Ok, I guess let's have a PR and see how it goes.

[chethega]

but norm(x, 1) instead of norm(x, Val(1)) is much nicer when you use the function.

I completely agree. The reason I proposed this is because both are imho conceptually different things: norm(x,1.0) picks out one out of a float-indexed family of norms. The L1 norm instead picks out one out of a discrete family of norms. Preservation of integrality only works for the discrete family. We should not conflate this; the proper spelling of the special cases should rather be norm(x, L1norm()), but this is silly compared to norm(x, Val(1)). Just like Complex(1.0, 0.0) is not a real number and must not be conflated with 1.0.

Can we at least keep the old behavior for norm(x, 1.0) and have the new behavior only for norm(x, 1) and norm(x, -1) for the sup-norm (integers have no infinity)?

Otherwise, any no-inline function / package that passes on a parameter p to norm will fail inference due to this.

[stevengj]

@chethega's proposal to keep a floating-point result for norm(x, p) when p is not an integer doesn't work for the Inf norm. But I agree that at the very least there should be some "escape hatch" to get a type-stable result for norm(x, p) when p is a non-inlined parameter.

[chethega]

@chethega's proposal to keep a floating-point result for norm(x, p) when p is not an integer doesn't work for the Inf norm.

That's why I proposed norm(x, -1). I mean, -1 is pretty much the canonical representation of Inf / NaN for nonegative integers. Since the sup-norm is the only reasonable interpretation of norm(x, -1) I don't think this would be too confusing.

Next typing problem: What about a vector of, say, Int16? The L1 norm should widen the type to avoid overflows, the Inf-norm could skip that.

And do we check for overflows? This is also relevant for the Inf-norm.

julia> abs(typemin(Int))
-9223372036854775808

[stevengj]

👎 on norm(x, -1) for the infinity norm. You can always do maximum(abs, x) if you want an integer result for that, anyway.

[andreasnoack]

But I agree that at the very least there should be some "escape hatch" to get a type-stable result for norm(x, p) when p is a non-inlined parameter.

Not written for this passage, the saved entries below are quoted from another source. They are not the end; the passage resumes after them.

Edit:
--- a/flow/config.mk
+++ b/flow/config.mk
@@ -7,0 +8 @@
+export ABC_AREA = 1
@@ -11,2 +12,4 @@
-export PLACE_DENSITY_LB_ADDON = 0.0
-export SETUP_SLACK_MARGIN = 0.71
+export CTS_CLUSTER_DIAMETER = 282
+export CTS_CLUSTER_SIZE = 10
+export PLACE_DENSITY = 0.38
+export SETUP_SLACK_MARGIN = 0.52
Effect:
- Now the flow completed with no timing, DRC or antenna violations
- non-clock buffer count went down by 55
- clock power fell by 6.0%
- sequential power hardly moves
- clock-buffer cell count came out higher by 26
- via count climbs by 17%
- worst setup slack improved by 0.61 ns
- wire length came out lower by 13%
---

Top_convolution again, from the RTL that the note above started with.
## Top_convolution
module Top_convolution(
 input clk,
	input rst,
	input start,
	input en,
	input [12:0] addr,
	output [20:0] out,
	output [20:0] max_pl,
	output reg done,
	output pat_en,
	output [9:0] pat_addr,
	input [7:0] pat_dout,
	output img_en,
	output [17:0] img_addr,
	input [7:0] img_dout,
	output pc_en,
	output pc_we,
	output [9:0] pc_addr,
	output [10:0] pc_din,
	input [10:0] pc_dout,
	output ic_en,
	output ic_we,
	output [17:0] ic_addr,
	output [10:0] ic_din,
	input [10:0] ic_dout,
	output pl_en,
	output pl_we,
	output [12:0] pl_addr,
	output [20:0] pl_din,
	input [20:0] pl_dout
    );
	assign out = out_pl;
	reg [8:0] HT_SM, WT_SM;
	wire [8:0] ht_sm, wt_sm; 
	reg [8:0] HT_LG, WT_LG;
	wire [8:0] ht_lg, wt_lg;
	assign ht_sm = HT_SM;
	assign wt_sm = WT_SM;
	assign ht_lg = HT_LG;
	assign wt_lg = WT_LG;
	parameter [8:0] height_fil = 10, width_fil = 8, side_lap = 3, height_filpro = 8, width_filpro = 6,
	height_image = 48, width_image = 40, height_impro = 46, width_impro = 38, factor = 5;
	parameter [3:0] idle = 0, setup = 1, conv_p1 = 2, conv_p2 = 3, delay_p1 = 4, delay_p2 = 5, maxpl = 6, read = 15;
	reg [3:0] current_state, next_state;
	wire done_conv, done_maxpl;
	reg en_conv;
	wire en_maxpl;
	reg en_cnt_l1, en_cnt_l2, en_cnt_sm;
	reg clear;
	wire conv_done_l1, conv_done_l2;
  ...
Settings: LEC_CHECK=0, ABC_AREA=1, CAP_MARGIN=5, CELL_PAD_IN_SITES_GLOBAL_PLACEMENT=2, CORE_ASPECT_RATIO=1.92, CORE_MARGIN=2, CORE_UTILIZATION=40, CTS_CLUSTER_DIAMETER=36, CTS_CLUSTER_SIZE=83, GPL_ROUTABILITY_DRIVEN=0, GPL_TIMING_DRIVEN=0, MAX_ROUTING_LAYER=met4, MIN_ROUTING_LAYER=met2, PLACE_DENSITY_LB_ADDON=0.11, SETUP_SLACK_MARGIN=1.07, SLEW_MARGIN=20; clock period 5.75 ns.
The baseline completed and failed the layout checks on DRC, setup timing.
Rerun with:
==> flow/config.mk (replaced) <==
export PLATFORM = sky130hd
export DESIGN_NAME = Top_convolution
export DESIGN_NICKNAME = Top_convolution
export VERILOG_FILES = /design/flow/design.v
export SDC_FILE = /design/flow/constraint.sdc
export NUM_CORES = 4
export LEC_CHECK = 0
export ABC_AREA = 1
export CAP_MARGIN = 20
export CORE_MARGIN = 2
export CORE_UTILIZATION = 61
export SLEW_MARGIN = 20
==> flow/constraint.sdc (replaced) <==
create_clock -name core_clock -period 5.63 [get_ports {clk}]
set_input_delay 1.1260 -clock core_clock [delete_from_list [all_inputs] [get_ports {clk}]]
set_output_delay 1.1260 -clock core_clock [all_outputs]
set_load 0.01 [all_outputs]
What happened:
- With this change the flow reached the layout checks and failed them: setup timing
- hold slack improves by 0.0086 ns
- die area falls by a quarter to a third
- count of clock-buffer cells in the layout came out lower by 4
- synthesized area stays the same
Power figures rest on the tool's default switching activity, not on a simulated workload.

I'm not sure how we could do that but, before trying harder, I'd like to challenge the importance of having such an escape hatch. First of all, type stability is always with respect to some input types and the proposed norm wouldn't be type unstable for arrays with float elements in any case. There would only be a problem if both

1. The elements aren't floats
2. The norm isn't constant/inlined

are true. I would expect both cases to be pretty rare. Do you have some examples where p is computed and the elements aren't floats that you can share?

[chethega]

function something_really_long(x, p, other_args...)
....
norm(x, p)
...
end

would need to become

function something_really_long(x, ::Val{p}, other_args...) where p
....
norm(x, p)
...
end

In other words, all algorithms that accept a p parameter they want to pass on would need to accept it as valtype only (or branch on p), and this will be horribly confusing and lead to counter-intuitive performance degradations. Constant-propagation for type stability is just not composeable.

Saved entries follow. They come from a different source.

`design.v`:
```
module fp10 #(
    parameter HALF = 100          
)(
    input  wire clk_in,
    input  wire reset,
    output wire tick
);
    reg [22:0] counter;
    reg clk_out;
    always @(posedge clk_in or posedge reset) begin
        if (reset) begin
            counter <= 0;
            clk_out <= 0;
        end
        else if (counter == HALF - 1) begin
            counter <= 0;
            clk_out <= ~clk_out;
        end
        else begin
            counter <= counter + 1;
        end
    end
    assign tick = (counter == HALF - 1) && ~clk_out;
endmodule
module miao10(clk, reset, tick, cout, qout);
input clk, reset, tick;
output cout;
output reg [7:0] qout;
always@(posedge clk or posedge reset) begin
   if (reset)
      qout <= 0;
   else if (tick) begin
      if(qout == 4)
         qout <= 0;
      else
         qout <= qout + 1;
   end
end
assign cout = (qout == 4) ? 1 : 0;
endmodule
module miao(qout,reset,clk,tick,cin,secin1,cout);
input clk,reset,tick,cin;
input [7:0] secin1;
output reg[7:0] qout;
output cout;
always@(posedge clk or posedge reset)
begin
	if(reset) qout<=0;
	else if(tick && cin)
	begin
   if(qout==59) begin qout<=0;end
	        else qout<=qout+1;end
end
assign cout=((qout==59)&&(secin1==4))?1:0;
endmodule
module fen(qout,am,am_fall,reset,clk,tick,cin,cout,nout,secin,secin1,naozhong);
input clk,reset,tick,am,am_fall,cin,naozhong;
input [7:0] secin;
input [7:0] secin1;
output reg[7:0] qout;
output reg[7:0] nout;
output   cout;
always@(posedge clk or posedge reset)
begin
	if(reset) qout<=0;
	else if(tick&&(~naozhong)&&(~am||cin))
	begin
   if(qout==59) begin qout<=0;end
	        else qout<=qout+1;end
end
always@(posedge clk or posedge reset)
begin
	if(reset) nout<=0;
	else if(am_fall&&naozhong)
	begin
	if(nout==59) begin nout<=0;end
		     else nout<=nout+1;end
end
assign cout=((qout==59)&&(secin==59)&&(secin1==4))?1:0;
endmodule
module shi(qout,ah,ah_fall,reset,clk,tick,cin,naozhong,nout);
input clk,reset,tick,ah,ah_fall,cin,naozhong;
output reg[7:0] qout;
output reg[7:0] nout;
always@(posedge clk or posedge reset)
begin
	if(reset) qout<=0;
	else if(tick&&(~naozhong)&&(~ah||cin))
	begin
   if(qout==23) qout<=0;
	        else qout<=qout+1;end
end
always@(posedge clk or posedge reset)
begin
	if(reset) nout<=0;
	else if(ah_fall&&naozhong)
	begin
	if(nout==23) begin nout<=0;end
		     else nout<=nout+1;end
end
endmodule
module alarm(en,clk,tick,reset,cin,set,shi,daodian,min,miao);
input [7:0] shi;
input [7:0] min;
input [7:0] miao;
input reset,cin,clk,tick,en;
output reg[7:0] set;
output daodian;
always@(posedge clk or posedge reset)
begin
	if(reset) set<=0;
	else if(tick)
	begin
		if(set==23)
		set<=0;
		else if(~cin)
		set<=set+1;
	end
end
assign daodian=(en&&(min==8'b0)&&(miao < 10))?1:0;
endmodule
module naozhong(
    input wire [7:0] shi_nao,
    input wire [7:0] shi_date,
    input wire [7:0] fen_nao,
    input wire [7:0] fen_date,
    input wire switch, clk, reset, tick,
    input wire switch_rise,
    output reg audio
);
    reg en_reg;
    reg alarm_enabled;
    always @(posedge clk or posedge reset)
    begin
        if (reset)
            en_reg <= 0;
        else if (tick)
        begin
            if (switch)
            begin
                en_reg <= 1;
            end
            else
                en_reg <= 0;
        end
    end
    always @(posedge clk or posedge reset)
    begin
        if (reset)
            alarm_enabled <= 1;
        else if (switch_rise)
            alarm_enabled <= !alarm_enabled;
    end
    always @(posedge clk or posedge reset)
    begin
        if (reset)
            audio <= 0;
        else if (tick)
        begin
            if (alarm_enabled && en_reg && (shi_nao == shi_date)&&(fen_nao == fen_date))
                audio <= 1;
            else
                audio <= 0;
        end
    end
endmodule
module audio(
    input wire clk,            
    input wire reset,          
    input wire en,             
    output wire pwm_out        
);
    parameter C4 = 261;
    parameter D4 = 293;
    parameter E4 = 329;
    parameter F4 = 349;
    parameter G4 = 392;
    parameter A4 = 440;
    parameter B4 = 493;
    parameter E_DI = 82;
    parameter FS = 93;
    parameter CLK_FREQ = 50000;
    parameter LONG  = 2000;
    parameter SHORT = 1000;
    reg [31:0] counter;
    reg [31:0] pwm_duty_cycle;   
    reg [31:0] note_freq;
    reg [31:0] note_duration_counter;
    reg [3:0] note_index;   
    function [31:0] note_table;
        input [3:0] idx;
        case (idx)
            4'd0:  note_table = D4;
            4'd1:  note_table = G4;
            4'd2:  note_table = B4;
            4'd3:  note_table = G4;
            4'd4:  note_table = A4;
            4'd5:  note_table = D4;
            4'd6:  note_table = E4;
            4'd7:  note_table = B4;
            4'd8:  note_table = G4;
            4'd9:  note_table = E_DI;
            4'd10: note_table = D4;
            4'd11: note_table = B4;
            4'd12: note_table = G4;
            4'd13: note_table = E_DI;
            4'd14: note_table = B4;
            4'd15: note_table = FS;
            default: note_table = B4;
        endcase
    endfunction
    function [31:0] duration_table;
        input [3:0] idx;
        case (idx)
            4'd5, 4'd6: duration_table = SHORT;
            default:    duration_table = LONG;
        endcase
    endfunction
    always @(posedge clk or posedge reset) begin
        if (reset) begin
            counter <= 0;
            pwm_duty_cycle <= 0;
        end else if (en) begin
            if (counter >= CLK_FREQ / note_freq) begin
                counter <= 0;
                pwm_duty_cycle <= ~pwm_duty_cycle;
            end else begin
                counter <= counter + 1;
            end
        end
    end
    always @(posedge clk or posedge reset) begin
        if (reset) begin
            note_index <= 0;
            note_freq <= note_table(4'd0);
            note_duration_counter <= 0;
        end else if (en) begin
            if (note_duration_counter >= duration_table(note_index)) begin
                note_duration_counter <= 0;
                note_index <= (note_index + 1) % 8;   
                note_freq <= note_table(note_index);
            end else begin
                note_duration_counter <= note_duration_counter + 1;
            end
        end
    end
    assign pwm_out = pwm_duty_cycle;
endmodule
module bcd(
	input	[7:0]	bin_in,
	output	[9:0]	bcd_out
    );
reg [3:0] ones;
reg [3:0] tens;
reg [1:0] hundreds;
integer i;
always @(*) begin
	ones 		= 4'd0;
	tens 		= 4'd0;
	hundreds 	= 2'd0;
	for(i = 7; i >= 0; i = i - 1) begin
		if (ones >= 4'd5) 		ones = ones + 4'd3;
		if (tens >= 4'd5) 		tens = tens + 4'd3;
		if (hundreds >= 4'd5)	hundreds = hundreds + 4'd3;
		hundreds = {hundreds[0],tens[3]};
		tens	 = {tens[2:0],ones[3]};
		ones	 = {ones[2:0],bin_in[i]};
	end
end	
assign bcd_out = {hundreds, tens, ones};
endmodule
module display(qin,sig);
input[3:0] qin;
output reg [0:6]sig;
always@(qin)
begin case(qin)
4'd0:sig=7'b0000001;
4'd1:sig=7'b1001111;
4'd2:sig=7'b0010010;
4'd3:sig=7'b0000110;
4'd4:sig=7'b1001100;
4'd5:sig=7'b0100100;
4'd6:sig=7'b0100000;
4'd7:sig=7'b0001111;
4'd8:sig=7'b0000000;
4'd9:sig=7'b0000100;
default:sig=7'b0000001;
endcase
end 
endmodule 
module mux2to1 (
   input wire [7:0] a,    
	input wire [7:0] b, 	 
   input wire sel,  
   output wire [7:0] y   
);
    assign y = (sel) ? a : b;
endmodule
module shuzizhong(
    input wire clk1,         
    input wire reset,        
    input wire ah1,          
    input wire am1,          
    input wire alarm1,       
    input wire en,           
    input wire naozhong,     
    output wire [0:6] shi,       
    output wire [0:6] ge,        
    output wire [0:6] min_shi,   
    output wire [0:6] min_ge,    
    output wire [0:6] sec_shi,   
    output wire [0:6] sec_ge,    
    output wire daodian,     
    output wire audio        
);
    wire tick;               
    wire [7:0] bb, miao1, fen1, shi1, nao_fen, nao_shi, set1;
    wire cout10, cout_miao, cout_fen, ring;
    wire [7:0] y_shi, y_fen, y_miao;
    wire [9:0] out, fen, miao;
    fp10 a(.clk_in(clk1), .reset(reset), .tick(tick));
    reg ah_s, ah, am_s, am, alarm_s, alarm;
    always @(posedge clk1 or posedge reset) begin
        if (reset) begin
            ah_s <= 1; ah <= 1;
            am_s <= 1; am <= 1;
            alarm_s <= 0; alarm <= 0;
        end else if (tick) begin
            ah_s <= ah1; ah <= ah_s;
            am_s <= am1; am <= am_s;
            alarm_s <= alarm1; alarm <= alarm_s;
        end
    end
    wire ah_fall = tick && ah && ~ah_s;
    wire am_fall = tick && am && ~am_s;
    wire alarm_rise = tick && ~alarm && alarm_s;
    miao10 inst16(.clk(clk1), .reset(reset), .tick(tick), .cout(cout10), .qout(bb));
    miao inst20(.qout(miao1), .reset(reset), .clk(clk1), .tick(tick), .cin(cout10),
                .secin1(bb), .cout(cout_miao));
    fen inst24(.qout(fen1), .am(am), .am_fall(am_fall), .reset(reset), .clk(clk1), .tick(tick),
               .cin(cout_miao), .cout(cout_fen), .nout(nao_fen), .secin(miao1), .secin1(bb),
               .naozhong(naozhong));
    shi inst19(.qout(shi1), .ah(ah), .ah_fall(ah_fall), .reset(reset), .clk(clk1), .tick(tick),
               .cin(cout_fen), .naozhong(naozhong), .nout(nao_shi));
    alarm inst3(.en(en), .clk(clk1), .tick(tick), .reset(reset), .cin(alarm), .set(set1),
                .shi(shi1), .daodian(daodian), .min(fen1), .miao(miao1));
    naozhong inst6(.shi_nao(nao_shi), .shi_date(shi1), .fen_nao(nao_fen), .fen_date(fen1),
                   .switch(alarm), .clk(clk1), .reset(reset), .tick(tick),
                   .switch_rise(alarm_rise), .audio(ring));
    audio inst5(.clk(clk1), .reset(reset), .en(ring), .pwm_out(audio));
    mux2to1 nn(.a(nao_shi), .b(shi1), .sel(naozhong), .y(y_shi));
    mux2to1 mm(.a(nao_fen), .b(fen1), .sel(naozhong), .y(y_fen));
    mux2to1 jj(.a(8'd0), .b(miao1), .sel(naozhong), .y(y_miao));
    bcd inst4(.bin_in(y_shi), .bcd_out(out));
    bcd inst(.bin_in(y_fen), .bcd_out(fen));
    bcd inst9(.bin_in(y_miao), .bcd_out(miao));
    display inst1(.qin(out[7:4]), .sig(shi));
    display inst2(.qin(out[3:0]), .sig(ge));
    display inst10(.qin(fen[7:4]), .sig(min_shi));
    display inst11(.qin(fen[3:0]), .sig(min_ge));
    display inst12(.qin(miao[7:4]), .sig(sec_shi));
    display inst13(.qin(miao[3:0]), .sig(sec_ge));
endmodule
```
`run.sh`:
```
#!/bin/bash
# the make line also repeats each setting of config.mk as NAME=value (left out here)
make -C /OpenROAD-flow-scripts/flow DESIGN_CONFIG=/design/flow/config.mk WORK_HOME=/design/flow/orfs CLKGATE_MAP_FILE= finish
```
`config.mk`:
```
export PLATFORM = sky130hd
export DESIGN_NAME = shuzizhong
export DESIGN_NICKNAME = shuzizhong
export VERILOG_FILES = /design/flow/design.v
export SDC_FILE = /design/flow/constraint.sdc
export NUM_CORES = 4
export LEC_CHECK = 0
export CAP_MARGIN = 30
export CELL_PAD_IN_SITES_DETAIL_PLACEMENT = 2
export CORE_MARGIN = 3
export CORE_UTILIZATION = 18
export CTS_CLUSTER_DIAMETER = 399
export CTS_CLUSTER_SIZE = 94
export HOLD_SLACK_MARGIN = 0.03
export MAX_ROUTING_LAYER = met5
export PLACE_DENSITY_LB_ADDON = 0.1
export SLEW_MARGIN = 20
export TNS_END_PERCENT = 10
```
`constraint.sdc`:
```
create_clock -name core_clock -period 33.0 [get_ports {clk1}]
set_input_delay 6.6000 -clock core_clock [delete_from_list [all_inputs] [get_ports {clk1}]]
set_output_delay 6.6000 -clock core_clock [all_outputs]
set_load 0.01 [all_outputs]
```
==> metrics.cfg, run 1 <==
[outcome]
outcome=timing/DRC/antenna clean

[drt]
n_antenna_cell=0
ant_nets=0
dr.pass1.iters=4
wl_per_cell_um=16.46
dr_total_vias=13589
viasPerCell=4.611
wirelength_um=48510
drc_errors=0
drt_iter0_markers=577

[floorplan]
die_y_um=294.0
core_um2=81330
rows=104
dieArea_um2=86440
die_w_um=294.0
fp_util_pct=18.36
boundaryPins=51

[synth]
ys_types=99
largest_area_cell=dfrtp_1
synth-edff-count=0
mux_area_share_pct=4.860
synthAdderAreaFrac_pct=12.27
xor_share_pct=8.967
ys_warn_count=11
common_cells=194 x nor2_1, 190 x nand2_1, 148 x dfrtp_1, 144 x ha_1
synth-seq-cells=156
syn_inst=1847
most_common_cell=nor2_1
synth_top_area_share_pct=24.81
avgSynthCellArea_um2=8.084
yosysCellCount=1847
yosysSeqAreaShare_pct=26.21
logic_family=simple AND/OR/NAND/NOR gates
synthTopCellsByArea=dfrtp_1 25%, ha_1 12%, xnor2_1 6.0%, nor2_1 4.9%, nand2_1 4.8%
simple_gate_area_share_pct=23.85
yosys_area_um2=14930
flop_cell=dfrtp_1
synthesis.area_um2=14930
synthesis.nets=1999
synthAoiAreaFrac_pct=20.05
async_flop_share_pct=100.0

[setup_path]
cp_num_buf_inv=4
r2r_slack_ps=13630
critPathLaunch=naozhong
cp_slowest_cell=mux2i_1
r2r_start=inst5.note_freq[4]$_DFFE_PP0P_
crit_cells=27
path_class=primary input to output pin
worst_setup_path_start_kind=primary input
reg2reg_to=inst5.counter[29]$_DFFE_PP0P_
worstPathRequired_ps=26400
path_max_fanout=36
crit_end=sec_ge[4]
critPathCaptureType=output pin
crit_arrival_ps=13500
critPathTopFamily=AND-OR/OR-AND gates
cpPeakStageDelay_ps=700
reg2reg_depth=79

[clocking]
htree_levels=4
clk_pin_slew_ps=70
tritoncts=done
cts_buffer_depth=2
cts_made_buffers=17
worstSkewPairLatency_ps=440
clock-sinks=156
ctsHoldBuffers=0
cts_resized=0
root_buffer=clkbuf_16
post_cts_buffers=0

[power_and_ir_drop]
power_density_nw_per_um2=23.32
p_seq_share_pct=47.7
clkPwrFrac_pct=48.4
p_comb_share_pct=3.9
p_switching_w=0.00009774
maxPowerGroup=the clock network
power.internal_w=0.0003038
comb_power_w=0.0000156
pg_clk_w=0.000194
leakagePower_nw=7.331
pg_seq_w=0.000192
peakVddDrop_v=0.00002468
switching_share_pct=24.34

[worst_hold_path]
whs_endpoint=ah$_DFFE_PP1P_
hold_class=flip-flop to flip-flop
hold_depth=2
min-delay-start=ah$_DFFE_PP1P_

[timing]
rsz0062_at_grt=no
maxSlewViolCount=0
finalSetupTns_ps=0
setup_viol=0
finalHoldViolCount=0
fmax_mhz=49.75
skew_ps=18.11
min_period_ps=20100
whs_ps=475.6
finalWorstSetupSlack_ps=12900
worstMarginPinSlew_ps=947.6
fin_crit_sh_pct=60.91
slew_headroom_pct=36.69

[cells_and_area]
fin_util_pct=21.17
syn_to_final_growth_pct=15.31
fill_cells=9334
fin_cells=2947
nNetsFinal=2026
combGateArea_um2=10460
regArea_um2=3914

[global_route]
antenna_found_initial=0
grt_max_degree=89
grt_overflow_total=0
track_usage_pct=11.38
grt_pass1_vias=14715
grt_pass1_wl_um=81340

[place]
io_buffers=50
dp_hpwl_um=38180
gp_congestion=0.7676
dp.cells=2913
place_ws_ps=12810

[flow_run]
cap_violations=0
warnings=74

## through the flow
step           instance area, um^2   power, W
2_1_floorplan                14930  0.0002041
3_3_place_gp                 16610  0.0002103
3_5_place_dp                 16610  0.0002108
4_1_cts                      17170  0.0004126
5_1_grt                      17220  0.0004219
6_report                     17220  0.0004015
## area by class of cell
class,count,area share (%)
repair buffers,61,3.547
well taps,1060,7.703
clock inverters,12,0.6759
multi-input cells,1548,60.74
flip-flops and latches,156,22.73
clock buffers,20,2.594
inverters,90,2.006
## per-layer routing
| layer | vias up | global-route usage, % | routed length [um] | share of wire, % |
|---|---|---|---|---|
| met5 | - | 0 | 0 | 0 |
| met1 | 6811 | 15.86 | 24340 | 50 |
| met4 | 0 | 1.619 | 295 | 0.61 |
| li1 | 6666 | - | - | - |
| met3 | 20 | 1.328 | 970 | 2.0 |
| met2 | 92 | 19.26 | 22900 | 47 |
==> run 2, diff against run 1 <==
CTS_CLUSTER_DIAMETER = 92   (was 399)
CTS_CLUSTER_SIZE = unset   (was 94)
GPL_TIMING_DRIVEN = 0   (was unset)
HOLD_SLACK_MARGIN = unset   (was 0.03)
MIN_ROUTING_LAYER = met2   (was unset)
TNS_END_PERCENT = unset   (was 10)
==> metrics.cfg, run 2 <==
[worst_hold_path]
hold_class=flip-flop to flip-flop
whs_endpoint=am$_DFFE_PP1P_
hold_depth=2
min-delay-start=am_s$_DFFE_PP1P_

[global_route]
met3_usage_pct=23.25
grt_pass1_vias=22488
grt_pass1_wl_um=81120
grtUsageMet2_pct=21.77
use_met1_pct=0
antenna_found_initial=0
track_usage_pct=17.31
grt.busiest_layer=met3
grt_max_degree=86
grt_overflow_total=0

[drt]
drt_iter0_markers=1633
viasPerCell=6.349
wl_per_cell_um=16.56
n_antenna_cell=0
dr_total_vias=18990
dr.pass1.iters=6
ant_nets=0
drc_errors=0
wirelength_um=49520

[power_and_ir_drop]
pg_clk_w=0.000197
switching_share_pct=24.50
peakVddDrop_v=0.00002952
power.internal_w=0.0003050
p_comb_share_pct=3.9
pg_seq_w=0.000192
leakagePower_nw=7.383
p_seq_share_pct=47.4
maxPowerGroup=the clock network
clkPwrFrac_pct=48.7
comb_power_w=0.0000157
power_density_nw_per_um2=23.26
p_switching_w=0.00009896

[setup_path]
cp_num_buf_inv=6
path_max_fanout=10
reg2reg_to=inst5.counter[22]$_DFFE_PP0P_
critPathCaptureType=output pin
cp_slowest_cell=buf_1
cpPeakStageDelay_ps=700
r2r_slack_ps=11830
path_class=primary input to output pin
r2r_start=inst5.note_freq[0]$_DFFE_PP1P_
crit_cells=29
crit_end=sec_ge[4]
critPathTopFamily=buffers and inverters
reg2reg_depth=84
worst_setup_path_start_kind=primary input
crit_arrival_ps=15460
worstPathRequired_ps=26400
critPathLaunch=naozhong

[clocking]
root_buffer=clkbuf_16
post_cts_buffers=0
cts_buffer_depth=2
clk_pin_slew_ps=70
htree_levels=4
clock-sinks=156
cts_made_buffers=17
worstSkewPairLatency_ps=460
tritoncts=done
ctsHoldBuffers=0
cts_resized=0

[place]
place_area_um2=16810
dp_hpwl_um=38200
gp_congestion=0.8411
io_buffers=49

[synth]
yosys_area_um2=14930
most_common_cell=nor2_1
largest_area_cell=dfrtp_1
synthAdderAreaFrac_pct=12.27
flop_cell=dfrtp_1
async_flop_share_pct=100.0
common_cells=194 x nor2_1, 190 x nand2_1, 148 x dfrtp_1, 144 x ha_1
mux_area_share_pct=4.860
synth_top_area_share_pct=24.81
yosysSeqAreaShare_pct=26.21
ys_warn_count=11
logic_family=simple AND/OR/NAND/NOR gates
simple_gate_area_share_pct=23.85
synth-seq-cells=156
synthTopCellsByArea=dfrtp_1 25%, ha_1 12%, xnor2_1 6.0%, nor2_1 4.9%, nand2_1 4.8%
xor_share_pct=8.967
yosysCellCount=1847
syn_inst=1847
avgSynthCellArea_um2=8.084
synthesis.nets=1999
synth-edff-count=0
ys_types=99
synthesis.area_um2=14930
synthAoiAreaFrac_pct=20.05

[cells_and_area]
fill_cells=9392
final_area_um2=17370
syn_to_final_growth_pct=16.34
nNetsFinal=2070
fin_util_pct=21.36

[outcome]
outcome=timing/DRC/antenna clean

[floorplan]
dieArea_um2=86440
rows=104
die_w_um=294.0
core_um2=81330
die_y_um=294.0
boundaryPins=51
fp_util_pct=18.36

[timing]
rsz0062_at_grt=no
maxSlewViolCount=0
fin_crit_sh_pct=66.85
setup_viol=0
slew_headroom_pct=39.26
finalHoldViolCount=0
finalSetupTns_ps=0
fmax_mhz=45.33
whs_ps=479.6
worstMarginPinSlew_ps=909.1
min_period_ps=22060
skew_ps=17.86

[flow_run]
warnings=74
cap_violations=0

[run 2: stage by stage]
step / setup WS [ps] / power, W / instances
final: 10940 / 0.0004040 / 2991
after global routing: 9466 / 0.0004255 / 2991
after CTS: 10880 / 0.0004117 / 2991
after detailed placement: 10940 / 0.0002114 / 2959
after global placement: 11290 / 0.0002106 / 2956
after floorplan: 13510 / 0.0002041 / 1847
[run 2: final cells by class]
| cell class | instances | area [um^2] | share of cell area (%) |
|---|---|---|---|
| Inverter | 90 | 347.8 | 2.002 |
| Clock inverter | 9 | 88.84 | 0.5114 |
| Clock buffer | 23 | 467.9 | 2.694 |
| Multi-Input combinational cell | 1548 | 10470 | 60.27 |
| Sequential cell | 156 | 3914 | 22.53 |
| Tap cell | 1060 | 1326 | 7.635 |
| Timing Repair Buffer | 52 | 530.5 | 3.054 |
| Buffer | 53 | 225.2 | 1.297 |
[run 2: metal layers]
metal / routed length [um] / share of wire (%)
met1: 0 / 0
met4: 1073 / 2.2
met5: 67 / 0.14
met3: 19520 / 39
met2: 28850 / 58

I am not so much worrying about real users needing to compute p; I am worried that this will force bad APIs and contortions (that are hard to debug! Inlining and constant-prop are pretty heuristic after all), whenever p is not a source-code literal.

If maximum(abs, x) is an acceptable substitute for integrality preserving sup-norm then sum(abs, x) is just as acceptable for L1, and could even be mentioned in the docstring for norm.

[StefanKarpinski]

Constant-propagation for type stability is just not composeable.

I think this is a crucial observation: constant propagation type stability is limited to cases where the compiler can "see through" all of the code in question. If any code that needs to know that p is constant doesn't end up inlined and specialized, it's going to be called generically and not specialized, leaving a type instability in the caller. Julia's better at dealing with small unions in the caller these days, but it still just seems not great that any function that uses norm might end up having a complex Union{Int, Float64} (or worse) return type because of this.